Almost hyperventilating, I checked to see if the clutch was also on the “wrong” side.

“Well, at least there’s that! The clutch appears to be the only thing I recognize in this car!”

My friend just responded with a quick dry heave.

I remember thinking, “We are going to die on the way to Blackpool. And, for what? To see the British Pauly D?”

The rain started pelting the roof and the Enterprise office turned off its lights.

It was time to get a move on.

Despite the nearly blinding rain, the not-so-subtle relentless swaying feeling from the boat, and the fear my friend would yak all over us, the actual driving wasn’t so bad.

What was bad was the fact that my friend was too sea sick and now car sick to even read the map properly.

(We could have switched drivers, but he felt he’d fare better as the passenger.)

A drive from Gaerwen to Blackpool is a 2.5 hour drive, give or take traffic and weather conditions.

It took us nearly five hours and I can’t even blame the weather, as the rain had let up a bit not long after leaving Gaerwen.

Every time he had to look at the map, WHICH WAS A LOT BECAUSE WE HAD NO IDEA WHERE WE WERE, he’d act all dramatic and pukey.
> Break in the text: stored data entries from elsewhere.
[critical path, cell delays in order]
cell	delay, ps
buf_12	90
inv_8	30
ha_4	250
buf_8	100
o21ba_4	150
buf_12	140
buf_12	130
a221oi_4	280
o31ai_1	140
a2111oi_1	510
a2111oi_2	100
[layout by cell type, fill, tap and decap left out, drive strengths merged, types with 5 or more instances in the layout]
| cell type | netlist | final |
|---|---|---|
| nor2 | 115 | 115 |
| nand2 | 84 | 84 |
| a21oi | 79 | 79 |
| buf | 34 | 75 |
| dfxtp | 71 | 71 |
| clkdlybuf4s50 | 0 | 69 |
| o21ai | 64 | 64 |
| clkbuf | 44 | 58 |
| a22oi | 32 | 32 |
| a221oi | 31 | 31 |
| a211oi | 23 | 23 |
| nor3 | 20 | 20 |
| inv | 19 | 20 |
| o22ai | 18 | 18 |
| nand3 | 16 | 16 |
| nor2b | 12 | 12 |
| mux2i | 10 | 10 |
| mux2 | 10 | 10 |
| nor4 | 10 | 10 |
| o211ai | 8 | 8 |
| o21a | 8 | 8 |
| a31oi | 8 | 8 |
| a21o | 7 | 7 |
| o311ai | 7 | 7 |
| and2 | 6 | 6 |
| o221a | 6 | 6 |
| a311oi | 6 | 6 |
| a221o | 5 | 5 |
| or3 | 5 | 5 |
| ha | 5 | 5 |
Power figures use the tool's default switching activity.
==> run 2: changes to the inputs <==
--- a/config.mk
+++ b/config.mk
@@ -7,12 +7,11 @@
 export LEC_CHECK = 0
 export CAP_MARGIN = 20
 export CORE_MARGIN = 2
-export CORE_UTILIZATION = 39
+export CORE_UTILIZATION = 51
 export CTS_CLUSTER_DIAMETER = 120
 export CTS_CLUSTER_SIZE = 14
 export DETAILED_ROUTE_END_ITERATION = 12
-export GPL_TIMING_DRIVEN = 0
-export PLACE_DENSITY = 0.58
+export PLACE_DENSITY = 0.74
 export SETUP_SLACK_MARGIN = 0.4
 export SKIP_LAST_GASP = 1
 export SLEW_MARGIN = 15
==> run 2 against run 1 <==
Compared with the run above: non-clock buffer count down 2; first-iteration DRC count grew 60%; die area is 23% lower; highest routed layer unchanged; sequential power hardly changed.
We missed exits off the motorway, got back on the motorway going in the opposite direction and didn’t realize for miles, and had to stop for rest breaks more often than is needed for an old lady with a nervous bladder.

He’d belch up a barely coherent set of directions and I’d yell, “DON’T TALK TO ME, I’M TRYING TO SHIFT/CHANGE LANES/BLINK!”
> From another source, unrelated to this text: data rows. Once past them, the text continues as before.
--- src/rtl/sat_counter.sv ---
// Saturating up-counter with synchronous clear; clear wins over increment.
module sat_counter #(
   parameter int unsigned W = 8
) (
   input  logic         clk,
   input  logic         rst_n,
   input  logic         clr,
   input  logic         inc,
   output logic [W-1:0] count,
   output logic         sat
);

   logic [W-1:0] cnt_q;
   logic [W-1:0] cnt_d;

   // Next count: clear, else increment unless already at all-ones.
   always_comb begin
      cnt_d = cnt_q;
      if (clr) begin
         cnt_d = '0;
      end else if (inc && !sat) begin
         cnt_d = cnt_q + {{(W-1){1'b0}}, 1'b1};
      end
   end

   // Count register with synchronous active-low reset.
   always_ff @(posedge clk) begin
      if (!rst_n) begin
         cnt_q <= '0;
      end else begin
         cnt_q <= cnt_d;
      end
   end

   assign count = cnt_q;
   assign sat   = &cnt_q;

endmodule

--- config.mk ---
export PLATFORM = sky130hd
export DESIGN_NAME = sat_counter
export DESIGN_NICKNAME = d
export VERILOG_FILES = /design/src/rtl/sat_counter.sv
export SDC_FILE = /design/constraint.sdc
export NUM_CORES = 1
export LEC_CHECK = 0
export CORE_AREA = 2 2 39 41
export CTS_BUF_LIST = sky130_fd_sc_hd__clkbuf_16
export DETAILED_ROUTE_END_ITERATION = 7
export DIE_AREA = 0 0 41 43
export GPL_TIMING_DRIVEN = 1
export HOLD_SLACK_MARGIN = 0.1
export PLACE_DENSITY = 0.71
export SLEW_MARGIN = 0
export SYNTH_ARGS = -nofsm -noshare
export SYNTH_HDL_FRONTEND = slang
export SYNTH_SLANG_ARGS = --single-unit
--- constraint.sdc ---
create_clock -name clk -period 1.6 [get_ports clk]
set_clock_uncertainty 0.2 [all_clocks]
set_input_delay 0.32 -clock clk [delete_from_list [all_inputs] [get_ports clk]]
set_output_delay 0.32 -clock clk [all_outputs]
set_load 0.01 [all_outputs]
==> results of run 1 <==
## Yosys cell counts, types with 2 or more instances
cell                       instances  area (um2)
sky130_fd_sc_hd__a21oi_1           6        30.0
sky130_fd_sc_hd__mux2i_1           2        20.0
sky130_fd_sc_hd__nand2_1           6        22.5
sky130_fd_sc_hd__nand4_1           2        12.5
sky130_fd_sc_hd__dfxtp_1           8         160
sky130_fd_sc_hd__and3_1            2        12.5
sky130_fd_sc_hd__nand2b_1          2        12.5
sky130_fd_sc_hd__and4_1            2        17.5
sky130_fd_sc_hd__o21ai_0           2        10.0
sky130_fd_sc_hd__nor3_1            3        15.0
sky130_fd_sc_hd__inv_1             2        7.51
## where the power goes
part / internal [mW] / total, mW / switching [mW] / leakage [nW]
Sequential: 0.203 / 0.204 / 0.00175 / 0.0660
Combinational: 0.0196 / 0.0349 / 0.0153 / 0.245
Clock: 0.322 / 0.421 / 0.0985 / 0.0370
Total: 0.544 / 0.660 / 0.116 / 0.348
## timing repair
| action | CTS | global route |
|---|---|---|
| pin swaps | 3 | 1 |
| resized for setup | 20 | 5 |
| setup endpoints to repair | 11 | 3 |
| hold buffers | 0 | 0 |
| gates cloned | 0 | 0 |
## metrics by stage
stage          instances  setup slack, ns
2_1_floorplan         50           0.0523
3_3_place_gp          93           -0.226
3_5_place_dp          93           -0.249
4_1_cts               96          -0.0425
5_1_grt               96          -0.0698
6_report              96          -0.0438
## worst max-delay path, delay by kind of cell (launching register included)
kind	cells	cell delay, ns
simple gates	2	0.30
fa+ha+maj	1	0.16
buf+inv	1	0.11
flops	1	0.33
## final cells by class
type / instances / area (um2) / area share [%]
Tap cell: 16 / 20.0 / 2.50
Inverter: 2 / 7.51 / 0.936
Multi-Input combinational cell: 39 / 302 / 37.6
Clock buffer: 3 / 75.1 / 9.36
Sequential cell: 8 / 164 / 20.4
Timing Repair Buffer: 28 / 234 / 29.2
## cells by family after synthesis
family | after synthesis
buffers and inverters | 3
AO/OA/AOI/OAI | 14
multiplexers | 2
flip-flops | 8
adder cells (fa/ha/maj) | 1
AND/OR/NAND/NOR | 22
## routing by layer
| metal | share of wire [%] | track usage (%) |
|---|---|---|
| met5 | 0 | 0 |
| met4 | 2.8 | 14.0 |
| met3 | 4.7 | 4.71 |
| met2 | 51 | 29.7 |
| met1 | 41 | 20.7 |
## path summary, 6_finish.rpt
check | startpoint | end | slack, ns | cells past startpoint
max reg2reg | count[1]$_SDFFE_PP0P_ | count[6]$_SDFFE_PP0P_ | 0.02 | 5
min reg2reg | count[4]$_SDFFE_PP0P_ | count[4]$_SDFFE_PP0P_ | 0.40 | 3
min | count[4]$_SDFFE_PP0P_ | count[4]$_SDFFE_PP0P_ | 0.40 | 3
max | count[1]$_SDFFE_PP0P_ | sat | -0.04 | 4
## cells in the final DEF, fill, tap and decap left out, types with 2 or more instances in the layout
cell / n
sky130_fd_sc_hd__nor3_1: 3
sky130_fd_sc_hd__buf_4: 15
sky130_fd_sc_hd__mux2i_1: 2
sky130_fd_sc_hd__and4_1: 2
sky130_fd_sc_hd__dlygate4sd2_1: 9
sky130_fd_sc_hd__buf_6: 2
sky130_fd_sc_hd__a21oi_1: 6
sky130_fd_sc_hd__dfxtp_1: 5
sky130_fd_sc_hd__nand4_1: 2
sky130_fd_sc_hd__dfxtp_2: 3
sky130_fd_sc_hd__clkdlybuf4s50_1: 2
sky130_fd_sc_hd__clkbuf_16: 3
sky130_fd_sc_hd__inv_1: 2
sky130_fd_sc_hd__nand2b_1: 2
sky130_fd_sc_hd__nand2_1: 6
==> summary.md, run 1 <==
| Metric | Value |
|---|---|
| Layout Nets | between 80 and 90 |
| Cell-by-cell trace of the critical path | ha_4 -> and3_4 -> and2_4 -> buf_6 |
| GRT overflow | 0 |
| Average via count per standard cell | between 5 and 6 |
| Wire length of the first global-routing pass | 2210 um |
| Worst path arrival time | between 1 and 1.5 ns |
| Final wirelength | about 1200 um |
| Post-CTS Setup Bufs | 0 |
| Sequential element share of the synthesized area | about 38% |
| Count of final max-slew check failures | 0 |
| Placeable core area | 0.00138 mm2 |
| Number of global-route vias before repair | roughly 520 |
| Number of sinks on the clock net | 8 |
| Initial antenna violation count | 0 |
| Worst setup EP type | output pin |
| Number of buffers added by the clock tree synthesis step | 3 |
| Total power per unit cell area | between 800 and 900 mW/mm2 |
| Number of DRC markers in iteration 0 | 17 |
| CTS root buffer | sky130_fd_sc_hd__clkbuf_16 |
| Final weighted congestion in routability-driven placement | between 0.7 and 0.8 |
| Final setup margin | -0.0438 ns |
| Time the final worst path needs with I/O delays and setup | roughly 1.6 ns |
| Number of unique standard cell types used by synthesis | 24 |
| Number of flip-flops under the largest register name | 8 |
| Post-Syn Area | 423 um2 |
| Number of core rows | 14 |
| Worst IR drop on VDD | roughly 0.4 mV |
| Full die area | roughly 0.0018 mm2 |
| Die height | between 40 and 50 um |
| Share of flip-flops with an asynchronous set or reset | 0% |
| Worst-path clk slew | roughly 0.030 ns |
| Area share of and/or/nand/nor cells after synthesis | between 30% and 40% |
| Crit Path Category | flip-flop to output pin |
| Critical-path maximum fanout | 2 |
| Synthesis warning total | 0 |
| Flop and latch count out of synthesis | 8 |
| Fill cell count | 128 |
| XOR/XNOR share of the synthesized area | 0% |
| Sum of negative setup slack | -0.0438 ns |
| Outcome | complete, but fails checks |
| Deepest level of the CTS H-tree | 1 |
| Number of synthesized flops with an enable pin | 0 |
| Die extent in x | slightly above 40 um |
| Most frequently used flop master after synthesis | sky130_fd_sc_hd__dfxtp_1 |
| Type of the most critical hold path | flip-flop to flip-flop |
| Clock insertion delay at the later pin of the skew report | roughly 0.23 ns |
| First drt pass iteration count | 4 |
| # setup viols final | 1 |
| Fraction of the mapped netlist area in adder cells | 2.96% |
| Max frequency | around 600 MHz |
| Launching element type of the critical path | flip-flop |
| Required time at the worst-slack endpoint | 1.08 ns |
| Final Hold Slack | 0.401 ns |
| Average cell area after synthesis | about 8.5 um2 |
| Layout cells sized above 1 | roughly 36% |
| Nets in the synthesized netlist | 55 |
| Starting density of the core | a little under a third |
| Buffers added on ports | 12 |
| Routed wire per std cell | 12.8 um |
| Clock tree from TritonCTS | yes |
| Final hold viol count | 0 |
| Diodes inserted | 0 |
| Maximum buffer depth of the clock tree | 2 |
| Overall power consumption | 0.660 mW |
| Slew Limit Headroom | just over 80% |
| Layout area overhead | 89.6% |
| Standby leakage power | 0.348 nW |
| Area fraction in compound gates after synthesis | 21.3% |
| Share of synthesized area spent on multiplexers | about 4.7% |
| Largest stage delay on the critical path | 0.33 ns |
| Largest net degree at the start of global routing | 8 |
| Via count of the routed design | ~500 |
| Synthesized instance count | 50 |
| Dominant combinational cell family by area after synthesis | simple AND/OR/NAND/NOR gates |
| Half-perimeter wire length after placement | around 900 um |
| Share of the core filled with cells | 58.0% |
| Setup repair after global routing missed its margin | yes |
| Cell area reported after detailed placement | 683 um2 |
| Share of the clock period used by the worst path | 103% |
| Slew @ Worst Pin | roughly 0.25 ns |
| Violated checks | setup timing |
| Max-capacitance violation count | 0 |
| Worst-path cell with the longest stage delay | sky130_fd_sc_hd__dfxtp_2 |
| GRT Resource Usage Total | a little under a fifth |
| Boundary pin count | 13 |
| DRC viols | 0 |
| Routed Antenna Nets | 0 |
| Post-route cell area | 802 um2 |
(Power assumes the default switching activity.)
==> run 2: changes to the inputs <==
- RECOVER_POWER: not set -> 100
==> summary.md, run 2 (same netlist as run 1, synthesis figures left out) <==
| Metric | Value |
|---|---|
| Outcome | complete, but fails checks |
| Violated checks | setup timing |
| Layout cells sized above 1 | 32.5% |
| Part of the total power dissipated in sequential elements | between 30% and 40% |
| Setup repair after global routing missed its margin | yes |
| Average via count per standard cell | 5.26 |
| Worst IR drop on VDD | just over 0.4 mV |
| Standby leakage power | roughly 0.33 nW |
| Max-capacitance violation count | 0 |
| Critical-path maximum fanout | 2 |
| Launching element type of the critical path | flip-flop |
| Count of final max-slew check failures | 0 |
| Number of buffers added by the clock tree synthesis step | 3 |
| Slew Limit Headroom | between 80 and 90% |
| Power share of the clock group | between 60% and 70% |
| Number of DRC markers in iteration 0 | 14 |
| Final weighted congestion in routability-driven placement | between 0.7 and 0.8 |
| Final wirelength | around 1200 um |
| Routed wire per std cell | about 13 um |
| Required time at the worst-slack endpoint | approximately 1.1 ns |
| Total power per unit cell area | between 800 and 900 mW/mm2 |
| Sw Pwr | between 0.1 and 0.15 mW |
| GRT Resource Usage Total | a little under a fifth |
| Sum of negative setup slack | -0.0443 ns |
| Layout Nets | 87 |
| Worst Reg-to-Reg Cells | 5 |
| Clock insertion delay at the later pin of the skew report | between 0.2 and 0.25 ns |
| Cell count of the worst hold path | 3 |
| DRC viols | 0 |
| Number of core rows | 14 |
| First drt pass iteration count | 4 |
| Share of the core filled with cells | between 50% and 60% |
| Share of the clock period used by the worst path | 103% |
| Via count of the routed design | approximately 510 |
| Time the final worst path needs with I/O delays and setup | roughly 1.6 ns |
| Number of global-route vias before repair | between 500 and 600 |
| CTS root buffer | sky130_fd_sc_hd__clkbuf_16 |
| Slew @ Worst Pin | roughly 0.25 ns |
| Crit Path Category | flip-flop to output pin |
| Clock tree from TritonCTS | yes |
| Full die area | approximately 0.0018 mm2 |
| Type of the most critical hold path | flip-flop to flip-flop |
| Largest net degree at the start of global routing | 8 |
| Final hold viol count | 0 |
| Combinational share of power | 5.0% |
| Post-route cell area | about 770 um2 |
| GRT overflow | 0 |
| Number of sinks on the clock net | 8 |
| Layout area overhead | 83.1% |
| Final non-filler cell total | 96 |
| Most frequent cells in the layout | sky130_fd_sc_hd__dlygate4sd2_1 (9), sky130_fd_sc_hd__buf_4 (8), sky130_fd_sc_hd__nand2_1 (6), sky130_fd_sc_hd__a21oi_1 (6), sky130_fd_sc_hd__dfxtp_1 (5) |
| Maximum buffer depth of the clock tree | 2 |
| Deepest level of the CTS H-tree | 1 |
| Die height | approximately 43 um |
| Int Power | between 0.5 and 0.6 mW |
| Routed Antenna Nets | 0 |
| Initial antenna violation count | 0 |
| Max frequency | ~610 MHz |
| Die extent in x | slightly above 40 um |
| Cell area reported after detailed placement | ~680 um2 |
| Starting density of the core | 30.6% |
| Worst path arrival time | ~1.1 ns |
| Boundary pin count | 13 |
| Placeable core area | between 0.001 and 0.0015 mm2 |
| Switching part of the total | between 15 and 20% |
| Pre-CTS WS | -0.249 ns |
| Worst-path clk slew | ~0.04 ns |
| Final setup margin | -0.0443 ns |
| Placed cell count | 93 |
| Most common cell after layout, fill and taps aside | sky130_fd_sc_hd__dlygate4sd2_1 |
| # setup viols final | 1 |
| Diodes inserted | 0 |
| Worst setup EP type | output pin |
| Buffers added on ports | 12 |
| Half-perimeter wire length after placement | 886 um |
| Wire length of the first global-routing pass | 2210 um |
| Number of flip-flops under the largest register name | 8 |
run 2: cell count changes in the layout (fill, tap and decap cells not counted), sizes merged:
cell	previous run	this run
buf	17	10
clkbuf	3	10
run 2: worst paths after layout:
kind	to	slack, ns	startpoint
min reg2reg	count[1]$_SDFFE_PP0P_	0.42	count[1]$_SDFFE_PP0P_
max	sat	-0.04	count[1]$_SDFFE_PP0P_
max reg2reg	count[6]$_SDFFE_PP0P_	0.02	count[1]$_SDFFE_PP0P_
min	count[1]$_SDFFE_PP0P_	0.42	count[1]$_SDFFE_PP0P_
run 2: metrics by stage:
step / hold slack (ns) / power [mW]
floorplan: 0.280 / 0.219
global placement: 0.381 / 0.242
detailed placement: 0.388 / 0.242
CTS: 0.398 / 0.664
global route: 0.460 / 0.679
finish: 0.417 / 0.661
run 2: cell type report:
type                    instances  area, um2
clock buffers                   3       75.1
fillers                       134        609
repair buffers                 28        206
well taps                      16       20.0
inverters                       2       7.51
flip-flops and latches          8        164
multi-input cells              39        302
run 2: power by group through the flow:
stage                     Clock, mW  Combinational [mW]  Sequential [mW]
after global routing          0.438              0.0373            0.205
after global placement            0              0.0353            0.207
after detailed placement          0              0.0353            0.207
final                         0.423              0.0332            0.204
after floorplan                   0              0.0101            0.209
after CTS                     0.425              0.0344            0.204
run 2: timing repair:
action | CTS | global route
setup endpoints to repair | 11 | 3
pin swaps | 3 | 1
hold buffers | 0 | 0
buffers inserted | 0 | 0
resized for setup | 20 | 5
run 2: routing by layer:
metal,GRT usage [%],vias up,routed length (um)
met5,0,-,0
met3,4.71,4,70
met4,14.0,0,34
li1,-,251,-
met1,20.7,234,499
met2,29.7,16,636
run 2: critical path, cell delays in order (launching register included):
cell and delay, ns:
sky130_fd_sc_hd__dfxtp_2 0.33, sky130_fd_sc_hd__ha_4 0.16, sky130_fd_sc_hd__and3_4 0.17, sky130_fd_sc_hd__and2_4 0.13, sky130_fd_sc_hd__buf_6 0.11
Somehow, and I don’t even know how, we made it into Blackpool in the pitch black dark of night.

If you live in the U.K. or you’ve been, you’ll know that it doesn’t get dark until like 10:30**at night in the dead of summer.

That’s how I knew we had been driving forever. It’s not like our car didn’t have a clock or my ass wasn’t entirely numb, but the fact that we were driving in darkness for the first time during our whole trip stood out to me.

We had made it into Blackpool, but we had yet to locate our B&B. Stay tuned to find out how we finally made it to our ├╝ber strange B&B. It may or may not have involved some friendly policemen and a way-too-perky-is-she-going-to-kill-us-in-our-sleep B&B owner.

*I was in no way a fan of Jersey Shore (I may have watched just a couple episodes to see what it was all about. My friend never watched one single episode, nor did he ever even contemplate watching them, either. I’m sure he’d appreciate my clearing that up.

**Maybe it’s not that late, but it sure felt like it.